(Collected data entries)
━━━

$ cat src/verilog/pin_override_pkg.sv
// constants for the port a / port b alternate-function override block
// assumes a single 100 MHz system clock
package pin_override_pkg;
  localparam int PORTA_PINS      = 8;
  localparam int PORTB_PINS      = 4;
  localparam int PIN_COUNT       = 12;
  localparam int PORTB_BASE      = 8;
  localparam int PA_COMP_POS     = 1;
  localparam int PA_COMP_NEG     = 2;
  localparam int PA_COUNT_PIN    = 4;
  localparam int PA_COMPARE_PIN  = 5;
  localparam int PA_TWO_WIRE_PIN = 7;
  localparam int PB_IRQ_PIN      = 10;
  localparam int CLK_PERIOD_NS   = 10;
  localparam int SPIKE_FILTER_NS = 50;
  localparam int SPIKE_CYCLES    = (SPIKE_FILTER_NS + CLK_PERIOD_NS - 1) / CLK_PERIOD_NS;
  localparam int SPIKE_CNT_W     = 4;
endpackage

$ cat src/verilog/port_ab_alt_function_override.sv
// per-pin alternate-function overrides and peripheral taps for port a and port b
// assumes pad inputs already synchronous to clk_in; analog paths modelled as levels
// Overview of operation
// - port a pin n is group a source n
// - port b pins are group b sources 8-11
// - port b pins feed converter channels 8-11
// - pin five output forced by compare b
// - port a input buffer force from mask/enable/disable
// - port a pins 0-4 output forces zero
// - pins 1,2 feed converter and comparator
// - two-wire enable turns on pin 7 slew/filter
// - spike filter sits between pad and two-wire
// - port b output forces held at zero
// - port b buffer force sel is three-way and
// - port b buffer force level is mask and enable
// - port b pin two feeds irq, source, spi
// - forced output value replaces data bit when driving
// - buffer force overrides normal/sleep state
// - direction force replaces direction register bit
`timescale 1ns/1ps
module port_ab_alt_function_override
  import pin_override_pkg::*;
#(
  parameter int FILTER_CYCLES = pin_override_pkg::SPIKE_CYCLES
)
(
  input  wire logic                              clk_in,
  input  wire logic                              nrst_in,
  input  wire logic [pin_override_pkg::PIN_COUNT-1:0] port_data_in,
  input  wire logic [pin_override_pkg::PIN_COUNT-1:0] port_dir_in,
  input  wire logic [pin_override_pkg::PIN_COUNT-1:0] port_pullup_in,
  input  wire logic [pin_override_pkg::PIN_COUNT-1:0] pin_change_mask_bit_in,
  input  wire logic                              pin_change_group_a_enable_in,
  input  wire logic                              pin_change_group_b_enable_in,
  input  wire logic [pin_override_pkg::PIN_COUNT-1:0] analog_pin_digital_off_in,
  input  wire logic                              timer_a_compare_b_out_in,
  input  wire logic                              timer_a_compare_b_route_on_in,
  input  wire logic                              inbuf_state_enable_in,
  input  wire logic [pin_override_pkg::PIN_COUNT-1:0] pad_sense_to_peripherals_in,
  input  wire logic [pin_override_pkg::PIN_COUNT-1:0] pad_analog_link_in,
  input  wire logic                              two_wire_serial_unit_enable_in,
  output logic      [pin_override_pkg::PIN_COUNT-1:0] pullup_force_sel_out,
  output logic      [pin_override_pkg::PIN_COUNT-1:0] pullup_force_level_out,
  output logic      [pin_override_pkg::PIN_COUNT-1:0] direction_force_sel_out,
  output logic      [pin_override_pkg::PIN_COUNT-1:0] direction_force_level_out,
  output logic      [pin_override_pkg::PIN_COUNT-1:0] outvalue_force_sel_out,
  output logic      [pin_override_pkg::PIN_COUNT-1:0] outvalue_force_level_out,
  output logic      [pin_override_pkg::PIN_COUNT-1:0] invert_force_sel_out,
  output logic      [pin_override_pkg::PIN_COUNT-1:0] inbuf_force_sel_out,
  output logic      [pin_override_pkg::PIN_COUNT-1:0] inbuf_force_level_out,
  output logic      [pin_override_pkg::PIN_COUNT-1:0] pad_drive_en_out,
  output logic      [pin_override_pkg::PIN_COUNT-1:0] pad_level_out,
  output logic      [pin_override_pkg::PIN_COUNT-1:0] pad_pullup_out,
  output logic      [pin_override_pkg::PIN_COUNT-1:0] pad_inbuf_en_out,
  output logic      [pin_override_pkg::PIN_COUNT-1:0] pin_change_src_out,
  output logic      [pin_override_pkg::PIN_COUNT-1:0] adc_channel_out,
  output logic                                   comparator_pos_out,
  output logic                                   comparator_neg_out,
  output logic                                   timer_a_count_pin_out,
  output logic                                   external_irq_zero_src_out,
  output logic                                   spi_master_data_out,
  output logic                                   two_wire_slew_limit_out,
  output logic                                   two_wire_filtered_out
);
  import pin_override_pkg::*;

  initial
  begin
    if (FILTER_CYCLES < 1 || FILTER_CYCLES >= (1 << SPIKE_CNT_W))
      $error("FILTER_CYCLES out of range");
  end

  // port a override terms
  genvar n;
  generate
    for (n = 0; n < PORTA_PINS; n++)
    begin : g_port_a
      logic pc_on;
      assign pc_on = pin_change_mask_bit_in[n] & pin_change_group_a_enable_in;
      assign pullup_force_sel_out[n]      = 1'b0;
      assign pullup_force_level_out[n]    = 1'b0;
      assign direction_force_sel_out[n]   = 1'b0;
      assign direction_force_level_out[n] = 1'b0;
      assign invert_force_sel_out[n]      = 1'b0;
      if (n == PA_COMPARE_PIN)
      begin : g_cmp
        assign outvalue_force_sel_out[n]   = timer_a_compare_b_route_on_in;
        assign outvalue_force_level_out[n] = timer_a_compare_b_out_in;
      end
      else
      begin : g_plain
        assign outvalue_force_sel_out[n]   = 1'b0;
        assign outvalue_force_level_out[n] = 1'b0;
      end
      assign inbuf_force_sel_out[n]   = pc_on | analog_pin_digital_off_in[n];
      assign inbuf_force_level_out[n] = pc_on;
      assign pin_change_src_out[n]    = pad_sense_to_peripherals_in[n];
      assign adc_channel_out[n]       = pad_analog_link_in[n];
    end

    // port b override terms
    for (n = PORTB_BASE; n < PIN_COUNT; n++)
    begin : g_port_b
      logic pc_on;
      assign pc_on = pin_change_mask_bit_in[n] & pin_change_group_b_enable_in;
      assign pullup_force_sel_out[n]      = 1'b0;
      assign pullup_force_level_out[n]    = 1'b0;
      assign direction_force_sel_out[n]   = 1'b0;
      assign direction_force_level_out[n] = 1'b0;
      assign outvalue_force_sel_out[n]    = 1'b0;
      assign outvalue_force_level_out[n]  = 1'b0;
      assign invert_force_sel_out[n]      = 1'b0;
      assign inbuf_force_sel_out[n]   = pc_on & analog_pin_digital_off_in[n];
      assign inbuf_force_level_out[n] = pc_on;
      assign pin_change_src_out[n]    = pad_sense_to_peripherals_in[n];
      assign adc_channel_out[n]       = pad_analog_link_in[n];
    end

    // pad resolution per pin
    for (n = 0; n < PIN_COUNT; n++)
    begin : g_resolve
      assign pad_drive_en_out[n] = direction_force_sel_out[n] ?
                                   direction_force_level_out[n] : port_dir_in[n];
      assign pad_level_out[n]    = outvalue_force_sel_out[n] ? outvalue_force_level_out[n] :
                                   (port_data_in[n] ^ invert_force_sel_out[n]);
      assign pad_pullup_out[n]   = pullup_force_sel_out[n] ?
                                   pullup_force_level_out[n] : port_pullup_in[n];
      assign pad_inbuf_en_out[n] = inbuf_force_sel_out[n] ?
                                   inbuf_force_level_out[n] : inbuf_state_enable_in;
    end
  endgenerate

  // peripheral taps, no register stage
  always_comb
  begin
    comparator_pos_out        = pad_analog_link_in[PA_COMP_POS];
    comparator_neg_out        = pad_analog_link_in[PA_COMP_NEG];
    timer_a_count_pin_out     = pad_sense_to_peripherals_in[PA_COUNT_PIN];
    external_irq_zero_src_out = pad_sense_to_peripherals_in[PB_IRQ_PIN];
    spi_master_data_out       = pad_sense_to_peripherals_in[PB_IRQ_PIN];
  end

  // two-wire spike filter on pin 7 analog path
  logic                   filt_r;
  logic                   filt_nxt;
  logic [SPIKE_CNT_W-1:0] cnt_r;
  logic [SPIKE_CNT_W-1:0] cnt_nxt;
  logic                   slew_r;
  logic                   slew_nxt;
  logic                   tw_in;

  assign tw_in = pad_analog_link_in[PA_TWO_WIRE_PIN];

  always_comb
  begin
    filt_nxt = filt_r;
    cnt_nxt  = '0;
    slew_nxt = two_wire_serial_unit_enable_in;
    if (!two_wire_serial_unit_enable_in)
      filt_nxt = tw_in;
    else if (tw_in != filt_r)
    begin
      if (cnt_r == SPIKE_CNT_W'(FILTER_CYCLES - 1))
        filt_nxt = tw_in;
      else
        cnt_nxt = cnt_r + 1'b1;
    end
  end

  always_ff @(posedge clk_in)
  begin
    if (!nrst_in)
    begin
      filt_r <= 1'b1;
      cnt_r  <= '0;
      slew_r <= 1'b0;
    end
    else
    begin
      filt_r <= filt_nxt;
      cnt_r  <= cnt_nxt;
      slew_r <= slew_nxt;
    end
  end

  assign two_wire_filtered_out   = filt_r;
  assign two_wire_slew_limit_out = slew_r;
endmodule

━━━

Task directions:
Among the entries, how many lines include the word "terms"? Answer with a single number and nothing further.

Reply:
2